Вот ударил ладонь в ладонь, крикнул:
– Дамы! Гранрон!.. Круг, круг, круг... Нетанцующих прошу к стенке... Дамы!
Девушки в замешательстве совались, путались:
– Танька, куда ты?.. Олечка, сюда!
– Кавалеры скрозь дам! Сирвупле... Дамы скрозь кавалеров! Сирвупле...

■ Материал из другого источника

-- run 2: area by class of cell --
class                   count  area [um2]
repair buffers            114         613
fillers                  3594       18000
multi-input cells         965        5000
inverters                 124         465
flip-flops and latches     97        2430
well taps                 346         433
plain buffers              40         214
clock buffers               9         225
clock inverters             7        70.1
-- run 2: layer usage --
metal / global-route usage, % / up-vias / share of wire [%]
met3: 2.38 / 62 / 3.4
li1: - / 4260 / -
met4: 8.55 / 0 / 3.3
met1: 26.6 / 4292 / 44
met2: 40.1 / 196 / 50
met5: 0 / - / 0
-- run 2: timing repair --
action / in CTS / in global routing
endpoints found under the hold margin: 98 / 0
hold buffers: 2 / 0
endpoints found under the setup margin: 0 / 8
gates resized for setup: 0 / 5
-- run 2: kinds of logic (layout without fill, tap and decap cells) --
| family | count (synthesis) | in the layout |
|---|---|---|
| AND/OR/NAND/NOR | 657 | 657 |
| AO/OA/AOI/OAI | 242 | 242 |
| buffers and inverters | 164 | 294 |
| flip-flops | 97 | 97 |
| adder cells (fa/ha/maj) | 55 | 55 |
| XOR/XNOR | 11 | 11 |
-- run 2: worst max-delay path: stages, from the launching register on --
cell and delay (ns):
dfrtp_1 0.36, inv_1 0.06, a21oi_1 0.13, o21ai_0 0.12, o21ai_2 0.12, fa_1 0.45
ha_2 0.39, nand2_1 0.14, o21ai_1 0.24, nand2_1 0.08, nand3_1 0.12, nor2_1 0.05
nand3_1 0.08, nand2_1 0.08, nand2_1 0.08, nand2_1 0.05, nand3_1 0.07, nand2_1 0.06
### src/rtl/bkpt_mask_decode.sv
module bkpt_mask_decode
  import bkpt_pkg::*;
(
  input  logic      mask_hi,
  input  logic      mask_lo,
  input  logic      dbg_mode,
  output cmp_mode_e mode
);
  logic eff_hi;
  logic eff_lo;

  // debug mode clears both mask controls
  assign eff_hi = mask_hi & ~dbg_mode;
  assign eff_lo = mask_lo & ~dbg_mode;

  always_comb begin
    unique case ({eff_hi, eff_lo})
      2'b01:   mode = CMP_UPPER;
      2'b11:   mode = CMP_PAGE;
      default: mode = CMP_FULL;  // 00, and illegal 10 folds here
    endcase
  end
endmodule
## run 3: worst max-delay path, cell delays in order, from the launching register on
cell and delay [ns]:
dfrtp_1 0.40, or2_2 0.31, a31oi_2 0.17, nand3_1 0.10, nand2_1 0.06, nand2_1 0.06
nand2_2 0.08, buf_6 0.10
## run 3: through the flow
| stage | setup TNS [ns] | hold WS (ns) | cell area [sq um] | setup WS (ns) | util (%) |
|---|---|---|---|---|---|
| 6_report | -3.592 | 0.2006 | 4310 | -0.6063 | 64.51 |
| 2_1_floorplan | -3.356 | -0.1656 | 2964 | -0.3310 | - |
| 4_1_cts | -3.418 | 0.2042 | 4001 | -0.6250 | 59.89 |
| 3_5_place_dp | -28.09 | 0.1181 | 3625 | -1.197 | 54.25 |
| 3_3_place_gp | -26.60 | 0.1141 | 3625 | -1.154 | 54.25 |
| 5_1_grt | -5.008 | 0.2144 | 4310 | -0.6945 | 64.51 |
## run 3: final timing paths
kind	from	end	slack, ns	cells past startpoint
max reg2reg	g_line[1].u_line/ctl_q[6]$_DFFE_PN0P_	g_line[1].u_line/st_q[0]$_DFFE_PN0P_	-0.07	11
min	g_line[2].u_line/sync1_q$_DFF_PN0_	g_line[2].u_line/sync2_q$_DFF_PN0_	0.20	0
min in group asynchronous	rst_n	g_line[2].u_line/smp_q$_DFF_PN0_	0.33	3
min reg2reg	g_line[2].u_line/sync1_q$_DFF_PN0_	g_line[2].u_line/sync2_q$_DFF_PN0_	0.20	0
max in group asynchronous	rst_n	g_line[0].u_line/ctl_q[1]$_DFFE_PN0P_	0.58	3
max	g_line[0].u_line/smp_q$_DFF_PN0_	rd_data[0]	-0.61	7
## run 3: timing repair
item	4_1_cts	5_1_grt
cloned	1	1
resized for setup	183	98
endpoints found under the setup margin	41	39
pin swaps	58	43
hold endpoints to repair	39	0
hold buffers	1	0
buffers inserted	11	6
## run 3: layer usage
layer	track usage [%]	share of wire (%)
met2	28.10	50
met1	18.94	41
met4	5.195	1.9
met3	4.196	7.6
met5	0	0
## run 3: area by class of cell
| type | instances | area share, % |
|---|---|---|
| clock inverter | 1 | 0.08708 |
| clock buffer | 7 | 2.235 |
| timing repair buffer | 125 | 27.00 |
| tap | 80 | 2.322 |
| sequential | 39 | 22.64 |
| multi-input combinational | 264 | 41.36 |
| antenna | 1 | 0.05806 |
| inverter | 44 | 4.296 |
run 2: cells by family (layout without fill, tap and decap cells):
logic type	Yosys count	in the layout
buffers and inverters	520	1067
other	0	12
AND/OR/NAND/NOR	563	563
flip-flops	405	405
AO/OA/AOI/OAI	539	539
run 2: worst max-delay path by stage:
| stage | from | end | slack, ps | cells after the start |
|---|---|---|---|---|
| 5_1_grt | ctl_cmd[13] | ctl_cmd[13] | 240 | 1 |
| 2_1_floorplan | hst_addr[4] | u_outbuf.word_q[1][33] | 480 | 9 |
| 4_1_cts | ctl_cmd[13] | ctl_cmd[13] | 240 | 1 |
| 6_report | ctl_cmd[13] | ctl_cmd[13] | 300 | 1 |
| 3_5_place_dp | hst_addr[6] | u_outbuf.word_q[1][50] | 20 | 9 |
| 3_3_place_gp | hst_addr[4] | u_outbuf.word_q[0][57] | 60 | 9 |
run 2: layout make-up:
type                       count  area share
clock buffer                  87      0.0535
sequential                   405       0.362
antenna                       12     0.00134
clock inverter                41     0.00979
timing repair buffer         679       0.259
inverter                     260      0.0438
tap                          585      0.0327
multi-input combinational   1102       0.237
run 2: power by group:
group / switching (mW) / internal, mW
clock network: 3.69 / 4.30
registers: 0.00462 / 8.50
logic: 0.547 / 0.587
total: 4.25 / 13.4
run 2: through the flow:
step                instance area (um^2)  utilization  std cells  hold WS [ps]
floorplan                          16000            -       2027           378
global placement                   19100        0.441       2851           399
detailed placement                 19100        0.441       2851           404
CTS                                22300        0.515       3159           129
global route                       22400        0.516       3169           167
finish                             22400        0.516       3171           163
$ cat src/rtl/gpio_pkg.sv
package gpio_pkg;
    parameter int GPIO_PINS = 32;
    parameter int BUS_W     = 16;
    localparam int HI_W     = GPIO_PINS - BUS_W;

    // word index = byte address bits [5:2]; bit 1 picks the upper half
    typedef enum logic [3:0] {
        RID_DIR  = 4'd0,
        RID_PIN  = 4'd1,
        RID_STAT = 4'd2,
        RID_EN   = 4'd3,
        RID_TRIG = 4'd4,
        RID_POL  = 4'd5,
        RID_HOLD = 4'd6,
        RID_AUX  = 4'd7,
        RID_PUSE = 4'd8,
        RID_PDIR = 4'd9
    } reg_id_e;

    typedef struct packed {
        logic [GPIO_PINS-1:0] dir;
        logic [GPIO_PINS-1:0] drv;
        logic [GPIO_PINS-1:0] en;
        logic [GPIO_PINS-1:0] trig;
        logic [GPIO_PINS-1:0] pol;
        logic [GPIO_PINS-1:0] hold;
        logic [GPIO_PINS-1:0] aux;
        logic [GPIO_PINS-1:0] puse;
        logic [GPIO_PINS-1:0] pdir;
    } pin_cfg_t;

    function automatic logic [GPIO_PINS-1:0] put_half(
        input logic [GPIO_PINS-1:0] old,
        input logic [BUS_W-1:0]     wd,
        input logic                 hi
    );
        logic [GPIO_PINS-1:0] r;
        r = old;
        if (hi) r[GPIO_PINS-1:BUS_W] = wd[HI_W-1:0];
        else    r[BUS_W-1:0]         = wd;
        return r;
    endfunction

    function automatic logic [BUS_W-1:0] get_half(
        input logic [GPIO_PINS-1:0] v,
        input logic                 hi
    );
        logic [BUS_W-1:0] r;
        r = '0;
        if (hi) r[HI_W-1:0] = v[GPIO_PINS-1:BUS_W];
        else    r           = v[BUS_W-1:0];
        return r;
    endfunction
endpackage
File: config.mk
export PLATFORM = sky130hd
export DESIGN_NAME = crw_ctrl_regs
export DESIGN_NICKNAME = d
export VERILOG_FILES = /design/src/rtl/crw_pkg.sv /design/src/rtl/crw_cr0_unit.sv /design/src/rtl/crw_cr4_unit.sv /design/src/rtl/crw_a20_gate.sv /design/src/rtl/crw_flush_ctrl.sv /design/src/rtl/crw_ctrl_regs.sv
export SDC_FILE = /design/constraint.sdc
export NUM_CORES = 1
export LEC_CHECK = 0
export CAP_MARGIN = 20
export CORE_AREA = 2 2 105 107
export CTS_CLUSTER_SIZE = 10
export DETAILED_ROUTE_END_ITERATION = 8
export DIE_AREA = 0 0 107 109
export MAX_ROUTING_LAYER = met4
export PLACE_DENSITY = 0.75
export SLEW_MARGIN = 0
export SYNTH_ARGS = -nofsm -noshare
export SYNTH_HDL_FRONTEND = slang
export SYNTH_SLANG_ARGS = --single-unit
File: constraint.sdc
create_clock -name clk -period 1.3 [get_ports clk]
set_input_delay 0.325 -clock clk [delete_from_list [all_inputs] [get_ports clk]]
set_output_delay 0.325 -clock clk [all_outputs]
set_load 0.05 [all_outputs]
File: src/rtl/crw_pkg.sv
package crw_pkg;

    localparam int CRW_W      = 32;

    localparam int CR0_PE     = 0;
    localparam int CR0_MP     = 1;
    localparam int CR0_EM     = 2;
    localparam int CR0_TS     = 3;
    localparam int CR0_ET     = 4;
    localparam int CR0_WP     = 16;
    localparam int CR0_PG     = 31;

    localparam int CR4_PSE    = 4;
    localparam int CR4_PAE    = 5;
    localparam int CR4_PGE    = 7;
    localparam int CR4_OSFXSR = 9;

    localparam logic [CRW_W-1:0] CR0_RESET = 32'h6000_0010;

    typedef enum logic [1:0] {
        SEL_CR0  = 2'd0,
        SEL_CR3  = 2'd1,
        SEL_CR4  = 2'd2,
        SEL_RSVD = 2'd3
    } crw_sel_e;

    typedef struct packed {
        logic pe;
        logic addseg;
        logic mp;
        logic em;
        logic ts;
    } cr0_flags_t;

    typedef struct packed {
        logic full;
        logic nonglobal;
        logic exit_exec;
    } flush_req_t;

    function automatic cr0_flags_t derive_cr0_flags(input logic [3:0] low_bits);
        cr0_flags_t f;
        f.pe     = low_bits[CR0_PE];
        f.addseg = ~low_bits[CR0_PE];
        f.mp     = low_bits[CR0_MP];
        f.em     = low_bits[CR0_EM];
        f.ts     = low_bits[CR0_TS];
        return f;
    endfunction

    function automatic flush_req_t merge_flush(input logic full_any,
                                               input logic ng_any,
                                               input logic exit_any);
        flush_req_t r;
        r.full      = full_any;
        r.nonglobal = ng_any & ~full_any;
        r.exit_exec = exit_any;
        return r;
    endfunction

endpackage

File: src/rtl/crw_cr0_unit.sv
module crw_cr0_unit
    import crw_pkg::*;
#(
    parameter int DATA_W = CRW_W
) (
    input  logic              clk,
    input  logic              rst,
    input  logic              wr,
    input  logic [DATA_W-1:0] wr_data,
    output logic [DATA_W-1:0] cr0_q,
    output cr0_flags_t        flags_q,
    output logic              flush_req
);

    localparam logic [DATA_W-1:0] RESET_VAL = DATA_W'(CR0_RESET);

    logic [DATA_W-1:0] next_val;
    logic              pg_chg;
    logic              wp_chg;
    logic              pe_chg;

    always_comb begin
        next_val         = wr_data;
        next_val[CR0_ET] = 1'b1;
    end

    always_comb begin
        pg_chg    = next_val[CR0_PG] ^ cr0_q[CR0_PG];
        wp_chg    = next_val[CR0_WP] ^ cr0_q[CR0_WP];
        pe_chg    = next_val[CR0_PE] ^ cr0_q[CR0_PE];
        flush_req = wr & (pg_chg | wp_chg | pe_chg);
    end

    always_ff @(posedge clk) begin
        if (rst) begin
            cr0_q   <= RESET_VAL;
            flags_q <= derive_cr0_flags(RESET_VAL[3:0]);
        end else if (wr) begin
            cr0_q   <= next_val;
            flags_q <= derive_cr0_flags(next_val[3:0]);
        end
    end

endmodule

File: src/rtl/crw_cr4_unit.sv
module crw_cr4_unit
    import crw_pkg::*;
#(
    parameter int DATA_W = CRW_W
) (
    input  logic              clk,
    input  logic              rst,
    input  logic              wr,
    input  logic [DATA_W-1:0] wr_data,
    input  logic              sse_supported,
    output logic [DATA_W-1:0] cr4_q,
    output logic              osfxsr_q,
    output logic              flush_req
);

    logic [DATA_W-1:0] next_val;

    always_comb begin
        next_val = wr_data;
        if (!sse_supported) begin
            next_val[CR4_OSFXSR] = 1'b0;
        end
    end

    always_comb begin
        flush_req = wr & ((next_val[CR4_PGE] ^ cr4_q[CR4_PGE]) |
                          (next_val[CR4_PAE] ^ cr4_q[CR4_PAE]) |
                          (next_val[CR4_PSE] ^ cr4_q[CR4_PSE]));
    end

    always_ff @(posedge clk) begin
        if (rst) begin
            cr4_q    <= '0;
            osfxsr_q <= 1'b0;
        end else if (wr) begin
            cr4_q    <= next_val;
            osfxsr_q <= next_val[CR4_OSFXSR];
        end
    end

endmodule

File: src/rtl/crw_a20_gate.sv
module crw_a20_gate #(
    parameter int DATA_W  = 32,
    parameter int GATE_BIT = 20
) (
    input  logic              clk,
    input  logic              rst,
    input  logic              a20_enable,
    output logic [DATA_W-1:0] a20_mask,
    output logic              change_req
);

    logic state_q;

    assign change_req = (a20_enable != state_q);

    always_ff @(posedge clk) begin
        if (rst) begin
            state_q <= 1'b1;
        end else if (change_req) begin
            state_q <= a20_enable;
        end
    end

    for (genvar i = 0; i < DATA_W; i++) begin : g_mask
        if (i == GATE_BIT) begin : g_gate
            assign a20_mask[i] = state_q;
        end else begin : g_pass
            assign a20_mask[i] = 1'b1;
        end
    end

endmodule

File: src/rtl/crw_flush_ctrl.sv
module crw_flush_ctrl
    import crw_pkg::*;
#(
    parameter int N_FULL = 3
) (
    input  logic              clk,
    input  logic              rst,
    input  logic [N_FULL-1:0] full_src,
    input  logic              ng_src,
    input  logic              exit_src,
    output logic              flush_all,
    output logic              flush_nonglobal,
    output logic              exit_exec
);

    flush_req_t req;
    flush_req_t req_q;

    always_comb begin
        req = merge_flush(|full_src, ng_src, exit_src);
    end

    always_ff @(posedge clk) begin
        if (rst) begin
            req_q <= '0;
        end else begin
            req_q <= req;
        end
    end

    assign flush_all       = req_q.full;
    assign flush_nonglobal = req_q.nonglobal;
    assign exit_exec       = req_q.exit_exec;

endmodule

File: src/rtl/crw_ctrl_regs.sv
module crw_ctrl_regs
    import crw_pkg::*;
#(
    parameter int DATA_W   = CRW_W,
    parameter int GATE_BIT = 20
) (
    input  logic              clk,
    input  logic              rst,
    input  logic              wr_en,
    input  logic [1:0]        wr_sel,
    input  logic [DATA_W-1:0] wr_data,
    input  logic              sse_supported,
    input  logic              a20_enable,
    output logic [DATA_W-1:0] cr0_q,
    output logic [DATA_W-1:0] cr3_q,
    output logic [DATA_W-1:0] cr4_q,
    output logic [DATA_W-1:0] a20_mask,
    output logic              hf_pe,
    output logic              hf_addseg,
    output logic              hf_mp,
    output logic              hf_em,
    output logic              hf_ts,
    output logic              hf_osfxsr,
    output logic              flush_all,
    output logic              flush_nonglobal,
    output logic              exit_exec
);

    localparam int N_FULL = 3;

    crw_sel_e   sel;
    logic       wr_cr0;
    logic       wr_cr3;
    logic       wr_cr4;
    logic       cr0_flush;
    logic       cr4_flush;
    logic       a20_change;
    logic       cr3_flush;
    cr0_flags_t cr0_flags;

    assign sel    = crw_sel_e'(wr_sel);
    assign wr_cr0 = wr_en && (sel == SEL_CR0);
    assign wr_cr3 = wr_en && (sel == SEL_CR3);
    assign wr_cr4 = wr_en && (sel == SEL_CR4);

    crw_cr0_unit #(.DATA_W(DATA_W)) u_cr0 (
        .clk       (clk),
        .rst       (rst),
        .wr        (wr_cr0),
        .wr_data   (wr_data),
        .cr0_q     (cr0_q),
        .flags_q   (cr0_flags),
        .flush_req (cr0_flush)
    );

    always_ff @(posedge clk) begin
        if (rst) begin
            cr3_q <= '0;
        end else if (wr_cr3) begin
            cr3_q <= wr_data;
        end
    end

    assign cr3_flush = wr_cr3 & cr0_q[CR0_PG];

    crw_cr4_unit #(.DATA_W(DATA_W)) u_cr4 (
        .clk           (clk),
        .rst           (rst),
        .wr            (wr_cr4),
        .wr_data       (wr_data),
        .sse_supported (sse_supported),
        .cr4_q         (cr4_q),
        .osfxsr_q      (hf_osfxsr),
        .flush_req     (cr4_flush)
    );

    crw_a20_gate #(.DATA_W(DATA_W), .GATE_BIT(GATE_BIT)) u_a20 (
        .clk        (clk),
        .rst        (rst),
        .a20_enable (a20_enable),
        .a20_mask   (a20_mask),
        .change_req (a20_change)
    );

    crw_flush_ctrl #(.N_FULL(N_FULL)) u_flush (
        .clk             (clk),
        .rst             (rst),
        .full_src        ({a20_change, cr4_flush, cr0_flush}),
        .ng_src          (cr3_flush),
        .exit_src        (a20_change),
        .flush_all       (flush_all),
        .flush_nonglobal (flush_nonglobal),
        .exit_exec       (exit_exec)
    );

    assign hf_pe     = cr0_flags.pe;
    assign hf_addseg = cr0_flags.addseg;
    assign hf_mp     = cr0_flags.mp;
    assign hf_em     = cr0_flags.em;
    assign hf_ts     = cr0_flags.ts;

endmodule
File: src/rtl/alufg_pkg.sv
package alufg_pkg;
  typedef enum logic [3:0] {
    OP_ADD = 4'd0,
    OP_ADC = 4'd1,
    OP_SUB = 4'd2,
    OP_SBB = 4'd3,
    OP_AND = 4'd4,
    OP_OR  = 4'd5,
    OP_XOR = 4'd6,
    OP_INC = 4'd7,
    OP_DEC = 4'd8
  } alu_op_e;

  localparam int FLAG_COUNT = 6;
  localparam int FL_CY   = 0;
  localparam int FL_PAR  = 1;
  localparam int FL_AUX  = 2;
  localparam int FL_ZERO = 3;
  localparam int FL_SIGN = 4;
  localparam int FL_OVF  = 5;
  localparam int NIBBLE  = 4;
endpackage

File: src/rtl/alufg_adder.sv
module alufg_adder
  import alufg_pkg::*;
#(
  parameter int W = 8
) (
  input  logic [W-1:0] x,
  input  logic [W-1:0] y,
  input  logic         c_in,
  input  logic         sub_mode,
  output logic [W-1:0] sum,
  output logic         cy,
  output logic         aux,
  output logic         ovf
);
  logic [W:0]      full;
  logic [NIBBLE:0] low;

  assign full = {1'b0, x} + {1'b0, y} + {{W{1'b0}}, c_in};
  assign low  = {1'b0, x[NIBBLE-1:0]} + {1'b0, y[NIBBLE-1:0]} + {{NIBBLE{1'b0}}, c_in};
  assign sum  = full[W-1:0];
  // In subtract mode the operand is inverted, so carry-out low means borrow.
  assign cy   = full[W] ^ sub_mode;
  assign aux  = low[NIBBLE] ^ sub_mode;
  assign ovf  = (x[W-1] == y[W-1]) && (sum[W-1] != x[W-1]);
endmodule

File: src/rtl/alufg_flag_eval.sv
module alufg_flag_eval #(
  parameter int W = 8
) (
  input  logic [W-1:0] value,
  output logic         sign,
  output logic         zero,
  output logic         parity
);
  assign sign   = value[W-1];
  assign zero   = ~|value;
  assign parity = ~^value;
endmodule

File: src/rtl/alufg_core.sv
module alufg_core
  import alufg_pkg::*;
#(
  parameter int W = 8
) (
  input  logic [3:0]            op,
  input  logic [W-1:0]          a,
  input  logic [W-1:0]          b,
  input  logic                  cy_in,
  output logic [W-1:0]          result,
  output logic [FLAG_COUNT-1:0] calc,
  output logic [FLAG_COUNT-1:0] allowed
);
  logic [W-1:0] x, y, sum, logic_r;
  logic         cin, sub, is_arith;
  logic         a_cy, a_aux, a_ovf;
  logic         f_sign, f_zero, f_par;

  always_comb begin
    x        = a;
    y        = b;
    cin      = 1'b0;
    sub      = 1'b0;
    is_arith = 1'b1;
    logic_r  = a;
    allowed  = '1;
    case (op)
      OP_ADD: ;
      OP_ADC: cin = cy_in;
      OP_SUB: begin y = ~b; cin = 1'b1; sub = 1'b1; end
      OP_SBB: begin y = ~b; cin = ~cy_in; sub = 1'b1; end
      OP_INC: begin x = b; y = '0; cin = 1'b1; allowed[FL_CY] = 1'b0; end
      OP_DEC: begin x = b; y = ~W'(1); cin = 1'b1; sub = 1'b1; allowed[FL_CY] = 1'b0; end
      OP_AND: begin is_arith = 1'b0; logic_r = a & b; end
      OP_OR:  begin is_arith = 1'b0; logic_r = a | b; end
      OP_XOR: begin is_arith = 1'b0; logic_r = a ^ b; end
      default: begin is_arith = 1'b0; logic_r = a; allowed = '0; end
    endcase
  end

  alufg_adder #(.W(W)) u_adder (
    .x(x), .y(y), .c_in(cin), .sub_mode(sub),
    .sum(sum), .cy(a_cy), .aux(a_aux), .ovf(a_ovf)
  );

  assign result = is_arith ? sum : logic_r;

  alufg_flag_eval #(.W(W)) u_eval (
    .value(result), .sign(f_sign), .zero(f_zero), .parity(f_par)
  );

  assign calc[FL_CY]   = is_arith & a_cy;
  assign calc[FL_AUX]  = is_arith & a_aux;
  assign calc[FL_OVF]  = is_arith & a_ovf;
  assign calc[FL_SIGN] = f_sign;
  assign calc[FL_ZERO] = f_zero;
  assign calc[FL_PAR]  = f_par;
endmodule

File: src/rtl/alu_flag_unit.sv
module alu_flag_unit
  import alufg_pkg::*;
#(
  parameter int W = 8
) (
  input  logic                  clk,
  input  logic                  rst_n,
  input  logic                  in_valid,
  output logic                  in_ready,
  input  logic [3:0]            in_op,
  input  logic [W-1:0]          in_acc,
  input  logic [W-1:0]          in_tmp,
  input  logic [FLAG_COUNT-1:0] in_flag_en,
  output logic                  out_valid,
  input  logic                  out_ready,
  output logic [W-1:0]          out_result,
  output logic [FLAG_COUNT-1:0] out_flags
);
  logic                  fire, valid_q;
  logic [W-1:0]          res_q, result;
  logic [FLAG_COUNT-1:0] flag_q, flag_nxt, calc, allowed;

  assign in_ready   = !valid_q || out_ready;
  assign fire       = in_valid && in_ready;
  assign out_valid  = valid_q;
  assign out_result = res_q;
  assign out_flags  = flag_q;

  alufg_core #(.W(W)) u_core (
    .op(in_op), .a(in_acc), .b(in_tmp), .cy_in(flag_q[FL_CY]),
    .result(result), .calc(calc), .allowed(allowed)
  );

  for (genvar i = 0; i < FLAG_COUNT; i++) begin : g_flag
    assign flag_nxt[i] = (in_flag_en[i] && allowed[i]) ? calc[i] : flag_q[i];

    // a disabled flag keeps its value
    p_masked_hold_r11: assert property (@(posedge clk) disable iff (!rst_n)
      fire && !in_flag_en[i] |=> flag_q[i] == $past(flag_q[i]));
  end

  always_ff @(posedge clk or negedge rst_n) begin
    if (!rst_n) begin
      valid_q <= 1'b0;
      res_q   <= '0;
      flag_q  <= '0;
    end else if (fire) begin
      valid_q <= 1'b1;
      res_q   <= result;
      flag_q  <= flag_nxt;
    end else if (out_ready) begin
      valid_q <= 1'b0;
    end
  end

  p_stall_hold_r2: assert property (@(posedge clk) disable iff (!rst_n)
    out_valid && !out_ready |=> out_valid && $stable(out_result) && $stable(out_flags));

  p_sign_bit_r4: assert property (@(posedge clk) disable iff (!rst_n)
    fire && in_flag_en[FL_SIGN] && (in_op <= 4'd8) |=> out_flags[FL_SIGN] == out_result[W-1]);

  p_zero_bit_r4: assert property (@(posedge clk) disable iff (!rst_n)
    fire && in_flag_en[FL_ZERO] && (in_op <= 4'd8) |=> out_flags[FL_ZERO] == (out_result == '0));

  p_parity_bit_r5: assert property (@(posedge clk) disable iff (!rst_n)
    fire && in_flag_en[FL_PAR] && (in_op <= 4'd8) |=> out_flags[FL_PAR] == ~^out_result);

  p_incdec_carry_r9: assert property (@(posedge clk) disable iff (!rst_n)
    fire && (in_op == OP_INC || in_op == OP_DEC) |=> out_flags[FL_CY] == $past(flag_q[FL_CY]));

  p_logic_clear_r10: assert property (@(posedge clk) disable iff (!rst_n)
    fire && (in_op == OP_AND || in_op == OP_OR || in_op == OP_XOR) && in_flag_en[FL_CY]
    |=> !out_flags[FL_CY]);

  p_undef_pass_r12: assert property (@(posedge clk) disable iff (!rst_n)
    fire && (in_op > 4'd8) |=> out_result == $past(in_acc) && out_flags == $past(flag_q));
endmodule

Он дробно перекручивал ногами, брючины, как юбки, хлестали одна другую, взлетала вверх то правая, то левая рука, и каблуки в пол, как в барабан. Изомлел, устал, да и все дышали жарко - в горнице, как в бане, он протискивался сквозь густую толпу зевак, заполонившую все сенцы, и, помахивая в лицо надушенным платком, говорил своей свите:
– Мы, интеллигенты, в городе развлекаемся в танцах таким манером: во-первых, - на эстраде духовой оркестр... Потом...
А в другой половине, под рев гармошки, батюшка служил молебен, отчетливо и не торопясь. Подвыпивший дьячок, привалившись плечом к окну, рявкал благим матом, и уж не мог креститься. Набирался народ, старики и молодежь. Пастух рыгнул оглушительно и перекрестился. Старик сгреб его сзади за опояску и выбросил за дверь. На столе - вода и ржаной каравай. Священник освятил хлеб и воду. Стали подходить к кресту.
– А там веселятся?
– спросил он.
– Ну, ничего, ничего, дело не злое. Молодежь. Ничего... Лишь бы не ссорились.
– Батюшка, отец Кузьма, - сказал хозяин.
– Не смею утруждать вас водочкой, знаю, что не употребляете... Чайку.
– Тороплюсь, Филипп Петрович, тороплюсь... Ах, вы из Петербурга? обратился он к нам.
– Ну, как там живая церковь? И что это за живая церковь? Ее принципы, каноны? Ересь, наверно. И что ж вы не защищали свою матерь, старую апостольскую церковь Христову?